No one person should decide that a task is "unneeded".

Most items in this suggested workflow are actually attainable via SCRUM.


I really like the idea of 'always thinking long term'.

I think there's a couple of problems here:

1) Estimates are essential. We need them, even if they are rough.

Most software is not rocket science. I like to think of software like 'construction' or 'plumbing'. Few things should be that-that complicated. Avoid complexity.

Would you hire a guy to build you a deck if he told you he had no idea how much time and $ it would be? Nope.

2) Constant interaction is essential. Why? Because 'failure to understand requirements' is the #1 problem in software - always. The 'devil is in the details' and sometimes the smallest details matter.
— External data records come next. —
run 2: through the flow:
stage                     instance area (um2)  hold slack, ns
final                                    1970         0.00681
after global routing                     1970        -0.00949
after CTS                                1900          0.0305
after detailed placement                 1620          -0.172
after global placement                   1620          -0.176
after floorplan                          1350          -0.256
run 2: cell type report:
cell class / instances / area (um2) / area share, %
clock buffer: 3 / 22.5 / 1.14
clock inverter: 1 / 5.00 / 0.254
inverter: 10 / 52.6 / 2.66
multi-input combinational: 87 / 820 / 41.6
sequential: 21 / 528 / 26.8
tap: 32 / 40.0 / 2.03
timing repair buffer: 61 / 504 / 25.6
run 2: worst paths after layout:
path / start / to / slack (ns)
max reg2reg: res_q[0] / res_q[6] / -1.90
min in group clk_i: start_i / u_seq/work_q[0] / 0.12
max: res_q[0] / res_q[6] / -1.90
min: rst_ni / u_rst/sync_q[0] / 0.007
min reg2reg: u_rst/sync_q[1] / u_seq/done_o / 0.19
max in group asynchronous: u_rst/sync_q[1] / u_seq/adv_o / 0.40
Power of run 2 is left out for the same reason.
==> src/rtl/tristate_pfd.sv <==
module tristate_pfd
  import pfd_pkg::*;
#(
  parameter int SYNC_STAGES = 2
) (
  input  logic clk,
  input  logic rst,
  input  logic ref_in,
  input  logic fb_in,
  output logic drv_en,
  output logic drv_level,
  output logic locked
);
  logic       ref_rise;
  logic       fb_rise;
  pfd_state_t state;

  pfd_sync_edge #(.STAGES(SYNC_STAGES)) u_ref_sync (
    .clk(clk), .rst(rst), .din(ref_in), .rise(ref_rise)
  );

  pfd_sync_edge #(.STAGES(SYNC_STAGES)) u_fb_sync (
    .clk(clk), .rst(rst), .din(fb_in), .rise(fb_rise)
  );

  pfd_core u_core (
    .clk(clk), .rst(rst), .ref_rise(ref_rise), .fb_rise(fb_rise), .state(state)
  );

  pfd_drive_decode u_dec (
    .state(state), .drv_en(drv_en), .drv_level(drv_level), .locked(locked)
  );

  AST_LOCK_MATCHES_RELEASE: assert property (@(posedge clk) disable iff (rst)
    locked != drv_en);
  AST_LEVEL_LOW_RELEASED: assert property (@(posedge clk) disable iff (rst)
    !drv_en |-> !drv_level);
endmodule
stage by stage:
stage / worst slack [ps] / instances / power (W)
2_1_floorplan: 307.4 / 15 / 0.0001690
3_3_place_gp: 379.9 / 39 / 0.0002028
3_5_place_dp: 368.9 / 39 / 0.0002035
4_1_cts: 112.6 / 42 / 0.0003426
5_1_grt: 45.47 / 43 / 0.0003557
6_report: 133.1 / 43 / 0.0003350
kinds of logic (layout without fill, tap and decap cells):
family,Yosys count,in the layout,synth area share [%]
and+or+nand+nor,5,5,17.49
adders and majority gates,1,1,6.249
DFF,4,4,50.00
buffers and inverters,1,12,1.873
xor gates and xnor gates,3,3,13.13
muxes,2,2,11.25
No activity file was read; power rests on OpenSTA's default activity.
## config.mk

```make
export PLATFORM = sky130hd
export DESIGN_NAME = wprot_gate
export DESIGN_NICKNAME = d
export VERILOG_FILES = /design/src/rtl/wprot_pkg.sv /design/src/rtl/wprot_regs.sv /design/src/rtl/wprot_seg_hit.sv /design/src/rtl/wprot_gate.sv
export SDC_FILE = /design/constraint.sdc
export NUM_CORES = 1
export LEC_CHECK = 0
export BUFFER_PORTS_ARGS = -buffer_cell sky130_fd_sc_hd__clkbuf_2
export CORE_MARGIN = 5
export CORE_UTILIZATION = 55
export CTS_CLUSTER_SIZE = 16
export DETAILED_ROUTE_END_ITERATION = 10
export PLACE_DENSITY_LB_ADDON = 0.05
export SLEW_MARGIN = 20
export SYNTH_ARGS = -nofsm -noshare
export SYNTH_HDL_FRONTEND = slang
export SYNTH_SLANG_ARGS = --single-unit
```

## constraint.sdc

```tcl
create_clock -name clk -period 3.8 [get_ports clk]
set_input_delay 0.76 -clock clk [delete_from_list [all_inputs] [get_ports clk]]
set_output_delay 0.76 -clock clk [all_outputs]
set_load 0.02 [all_outputs]
```

## src/rtl/wprot_pkg.sv

```systemverilog
`timescale 1ns/1ps
package wprot_pkg;
    // width of a stored word bound
    localparam int WORD_W = 23;
    localparam logic [3:0] SPC_USER = 4'hA;
    localparam logic [3:0] SPC_SUPV = 4'hB;
    localparam logic [1:0] SZ_DOUBLE = 2'd3;

    typedef struct packed {
        logic [1:0]        en;   // [0] user, [1] supervisor
        logic [WORD_W-1:0] lo;   // inclusive lower word bound
        logic [WORD_W-1:0] hi;   // exclusive upper word bound
    } seg_cfg_t;
endpackage

```

## src/rtl/wprot_regs.sv

```systemverilog
`timescale 1ns/1ps
module wprot_regs
    import wprot_pkg::*;
#(
    parameter int NSEG   = 2,
    parameter int DATA_W = 32,
    parameter int SEL_W  = $clog2(2*NSEG)
) (
    input  logic                       clk,
    input  logic                       rst_n,
    input  logic                       cfg_we,
    input  logic [SEL_W-1:0]           cfg_sel,
    input  logic [DATA_W-1:0]          cfg_wdata,
    output logic [DATA_W-1:0]          cfg_rdata,
    output logic                       cfg_err,
    output seg_cfg_t [NSEG-1:0]        segs,
    output logic                       any_en
);
    localparam int EN_LSB = WORD_W;
    localparam int LO_RSV = WORD_W + 2;

    typedef struct packed {
        seg_cfg_t [NSEG-1:0] seg;
        logic                err;
    } regs_t;

    regs_t regs_d, regs_q;

    always_comb begin
        regs_d     = regs_q;
        regs_d.err = 1'b0;
        if (cfg_we) begin
            for (int s = 0; s < NSEG; s++) begin
                if (int'(cfg_sel[SEL_W-1:1]) == s) begin
                    if (cfg_sel[0]) begin
                        regs_d.seg[s].hi = cfg_wdata[WORD_W-1:0];
                        regs_d.err       = |cfg_wdata[DATA_W-1:WORD_W];
                    end else begin
                        regs_d.seg[s].lo = cfg_wdata[WORD_W-1:0];
                        regs_d.seg[s].en = cfg_wdata[EN_LSB+1:EN_LSB];
                        regs_d.err       = |cfg_wdata[DATA_W-1:LO_RSV];
                    end
                end
            end
        end
    end

    always_ff @(posedge clk or negedge rst_n) begin
        if (!rst_n) regs_q <= '0;
        else        regs_q <= regs_d;
    end

    always_comb begin
        cfg_rdata = '0;
        any_en    = 1'b0;
        for (int s = 0; s < NSEG; s++) begin
            any_en = any_en | (|regs_q.seg[s].en);
            if (int'(cfg_sel[SEL_W-1:1]) == s) begin
                if (cfg_sel[0]) begin
                    cfg_rdata[WORD_W-1:0] = regs_q.seg[s].hi;
                end else begin
                    cfg_rdata[WORD_W-1:0]        = regs_q.seg[s].lo;
                    cfg_rdata[EN_LSB+1:EN_LSB]   = regs_q.seg[s].en;
                end
            end
        end
    end

    assign segs    = regs_q.seg;
    assign cfg_err = regs_q.err;

    assert_lo_fmt_err_R4: assert property (@(posedge clk) disable iff (!rst_n)
        (cfg_we && !cfg_sel[0] && (|cfg_wdata[DATA_W-1:LO_RSV])) |=> cfg_err);
    assert_hi_fmt_err_R4: assert property (@(posedge clk) disable iff (!rst_n)
        (cfg_we && cfg_sel[0] && (|cfg_wdata[DATA_W-1:WORD_W])) |=> cfg_err);
    assert_err_needs_write_R4: assert property (@(posedge clk) disable iff (!rst_n)
        !cfg_we |=> !cfg_err);
endmodule

```

## src/rtl/wprot_seg_hit.sv

```systemverilog
`timescale 1ns/1ps
module wprot_seg_hit
    import wprot_pkg::*;
#(
    parameter int SPC_W = 4,
    parameter int WA_W  = WORD_W - 2
) (
    input  seg_cfg_t         cfg,
    input  logic [WA_W-1:0]  wa,
    input  logic [SPC_W-1:0] space,
    input  logic             dbl,
    output logic             hit
);
    logic [WORD_W-1:0] wa_first;
    logic [WORD_W-1:0] wa_last;
    logic              en_sel;

    always_comb begin
        wa_first = WORD_W'(wa);
        wa_last  = wa_first | WORD_W'(dbl);
        en_sel   = ((space == SPC_W'(SPC_USER)) && cfg.en[0]) ||
                   ((space == SPC_W'(SPC_SUPV)) && cfg.en[1]);
        hit      = en_sel && (wa_first >= cfg.lo) && (wa_last < cfg.hi);
    end

    always_comb begin
        if (hit) begin
            assert_hit_enabled_R6: assert (cfg.en != 2'b00);
            assert_hit_below_hi_R7: assert (wa_first < cfg.hi);
        end
    end
endmodule

```

## src/rtl/wprot_gate.sv

```systemverilog
`timescale 1ns/1ps
module wprot_gate
    import wprot_pkg::*;
#(
    parameter int NSEG   = 2,
    parameter int ADDR_W = 32,
    parameter int DATA_W = 32,
    parameter int SPC_W  = 4,
    parameter int SEL_W  = $clog2(2*NSEG)
) (
    input  logic              clk,
    input  logic              rst_n,
    input  logic              cfg_we,
    input  logic [SEL_W-1:0]  cfg_sel,
    input  logic [DATA_W-1:0] cfg_wdata,
    output logic [DATA_W-1:0] cfg_rdata,
    output logic              cfg_err,
    input  logic              block_mode,
    input  logic              st_valid,
    input  logic [ADDR_W-1:0] st_addr,
    input  logic [SPC_W-1:0]  st_space,
    input  logic [1:0]        st_size,
    output logic              ram_we,
    output logic              fault,
    output logic [ADDR_W-1:0] fault_addr,
    output logic [SPC_W-1:0]  fault_space
);
    localparam int WA_W = WORD_W - 2;

    typedef struct packed {
        logic              flag;
        logic [ADDR_W-1:0] addr;
        logic [SPC_W-1:0]  space;
    } rep_t;

    seg_cfg_t [NSEG-1:0] segs;
    logic                any_en;
    logic [NSEG-1:0]     hits;
    logic [WA_W-1:0]     wa;
    logic                dbl;
    logic                refuse;
    rep_t                rep_d, rep_q;

    wprot_regs #(
        .NSEG   (NSEG),
        .DATA_W (DATA_W),
        .SEL_W  (SEL_W)
    ) u_regs (
        .clk       (clk),
        .rst_n     (rst_n),
        .cfg_we    (cfg_we),
        .cfg_sel   (cfg_sel),
        .cfg_wdata (cfg_wdata),
        .cfg_rdata (cfg_rdata),
        .cfg_err   (cfg_err),
        .segs      (segs),
        .any_en    (any_en)
    );

    assign wa  = st_addr[WORD_W-1:2];
    assign dbl = (st_size == SZ_DOUBLE);

    for (genvar g = 0; g < NSEG; g++) begin : g_seg
        wprot_seg_hit #(
            .SPC_W (SPC_W),
            .WA_W  (WA_W)
        ) u_hit (
            .cfg   (segs[g]),
            .wa    (wa),
            .space (st_space),
            .dbl   (dbl),
            .hit   (hits[g])
        );
    end

    always_comb begin
        refuse = any_en && (block_mode ? (|hits) : !(|hits));
        ram_we = st_valid && !refuse;
        rep_d  = rep_q;
        rep_d.flag = st_valid && refuse;
        if (st_valid && refuse) begin
            rep_d.addr  = st_addr;
            rep_d.space = st_space;
        end
    end

    always_ff @(posedge clk or negedge rst_n) begin
        if (!rst_n) rep_q <= '0;
        else        rep_q <= rep_d;
    end

    assign fault       = rep_q.flag;
    assign fault_addr  = rep_q.addr;
    assign fault_space = rep_q.space;

    assert_inactive_allows_R8: assert property (@(posedge clk) disable iff (!rst_n)
        (st_valid && !any_en) |-> ram_we);
    assert_allowed_no_fault_R11: assert property (@(posedge clk) disable iff (!rst_n)
        ram_we |=> !fault);
    assert_idle_no_fault_R11: assert property (@(posedge clk) disable iff (!rst_n)
        !st_valid |=> !fault);
    assert_refused_reported_R11: assert property (@(posedge clk) disable iff (!rst_n)
        (st_valid && !ram_we) |=> (fault && fault_addr == $past(st_addr)
                                   && fault_space == $past(st_space)));
endmodule

```

==> impl_results.md, run 1 <==
* Num CTS Buffers at 17
* TritonCTS clock tree: yes
* Outcome: finished clean
* Distinct cells, synth at 45
* Fin nets at 964
* Pin slew with the least headroom to its limit at 902 ps
* Die area at 0.0168 sq mm
* Number of synthesized register bits at 134
* Commonest cells in the netlist: dfrtp_1 (134), inv_1 (83), ha_1 (82), mux2_2 (80)
* Area occupied by multi-input gates at 0.00405 sq mm
* Bufs on Longest Clock Path at 2
* P&R area growth vs syn at 19.5%
* Share of cells above drive strength 1 at 39.8%
* Internal reg-to-reg setup slack at 700 ps
* Initial antenna violation count at 0
* Dominant cell type by area after synthesis: dfrtp_1
* Final Max Slew Viols at 0
* Port buffer count at 140
* P per Cell Area at 546 mW/mm^2
* Mapped Cells at 650
* Post-DRT Antenna Nets at 0
* IO Pins at 148
* Fraction of registers with async set/reset at 100%
* Final TNS setup at 0 ps
* Largest net degree at the start of global routing at 62
* Max-slew headroom at 39.9%
* Fin crit share at 96.4%
* Synth top area share at 42.7%
* Routed WL at 19100 um
* FF/Latch Area at 0.00335 sq mm
* Main synth FF type: dfrtp_1
* Vias/cell at 5.64
* Avg Cell Area, Syn at 12.1 sq um
* RSZ-0062 raised after global routing: no
* DP HPWL at 14300 um
* Sinks on Clock Net at 134
* VDD IR max at 0.510 mV
* Netlist Area Pre-Place at 0.00786 sq mm
* CP Data Required Time at 3040 ps
* Hold WS at 422 ps
* Critical Path Start Type: input port
* Initial Utilization at 56.4%
* H-Tree Depth at 4
* Standard-cell row count at 43
* Routed wire length per instance at 19.2 um
* Hold Vio Cnt, Final at 0
* Clock slew at reported path FFs at 50 ps
* Arrival time at the worst endpoint at 2900 ps
* Clk Latency, worst-skew pair at 420 ps
* Worst Path Max Fanout at 2
* Worst setup path class: in -> out
* DIE WIDTH at 130 um
* Final setup viols at 0
* Max Cap Viol at 0
* Sequential area share after synthesis at 42.7%
* Vias at 5620
* Main area contributors after synthesis: dfrtp_1 (43%), ha_1 (13%), mux2_2 (11%), mux4_2 (6.6%), mux2_4 (5.7%)
* FILL cells at 1083
* Fmax at 0.273 GHz
* P_leak at 4.74 nW
* 1st-iter DRT viols at 351
* Max Clock Skew at 5.26 ps
* Final min period at 3660 ps
* Top-count cell post-synth: dfrtp_1
* Final estimated routing congestion in global placement at 0.899
* Root Buffer: clkbuf_16
* Vias in the first global route at 6122
* Total core area at 0.0139 sq mm
* GRT Overall Usage at 24.1%
* Die Height at 130 um
* # DRC at 0
* Worst min path class: in -> async
* Synth warnings at 0
* Total grt overflow at 0
* Crit path capture type: primary output
* Post-CTS setup buffers at 0
* First-pass GRT wire length at 31200 um
* First-pass detailed-route iteration total at 4
* EDFF count, synth at 0
* # diodes at 0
So, I think it's more about finding the right level of management and direction shifting.

2) Sprinting. I've found that without some need to hit interim milestones, software can just 'go on forever'. We, as Engineers have a proclivity to 'over design' very often. We write tons of code to accomodate false notions of performance.

By 'sprinting' to meet a milestone we are forced to face the ultimate reality: time. After a sprint, I almost always recognize that several pieces of what I was trying to do are unimportant, and that other pieces are more important. Were I to have 'optimized' it would have been a waste.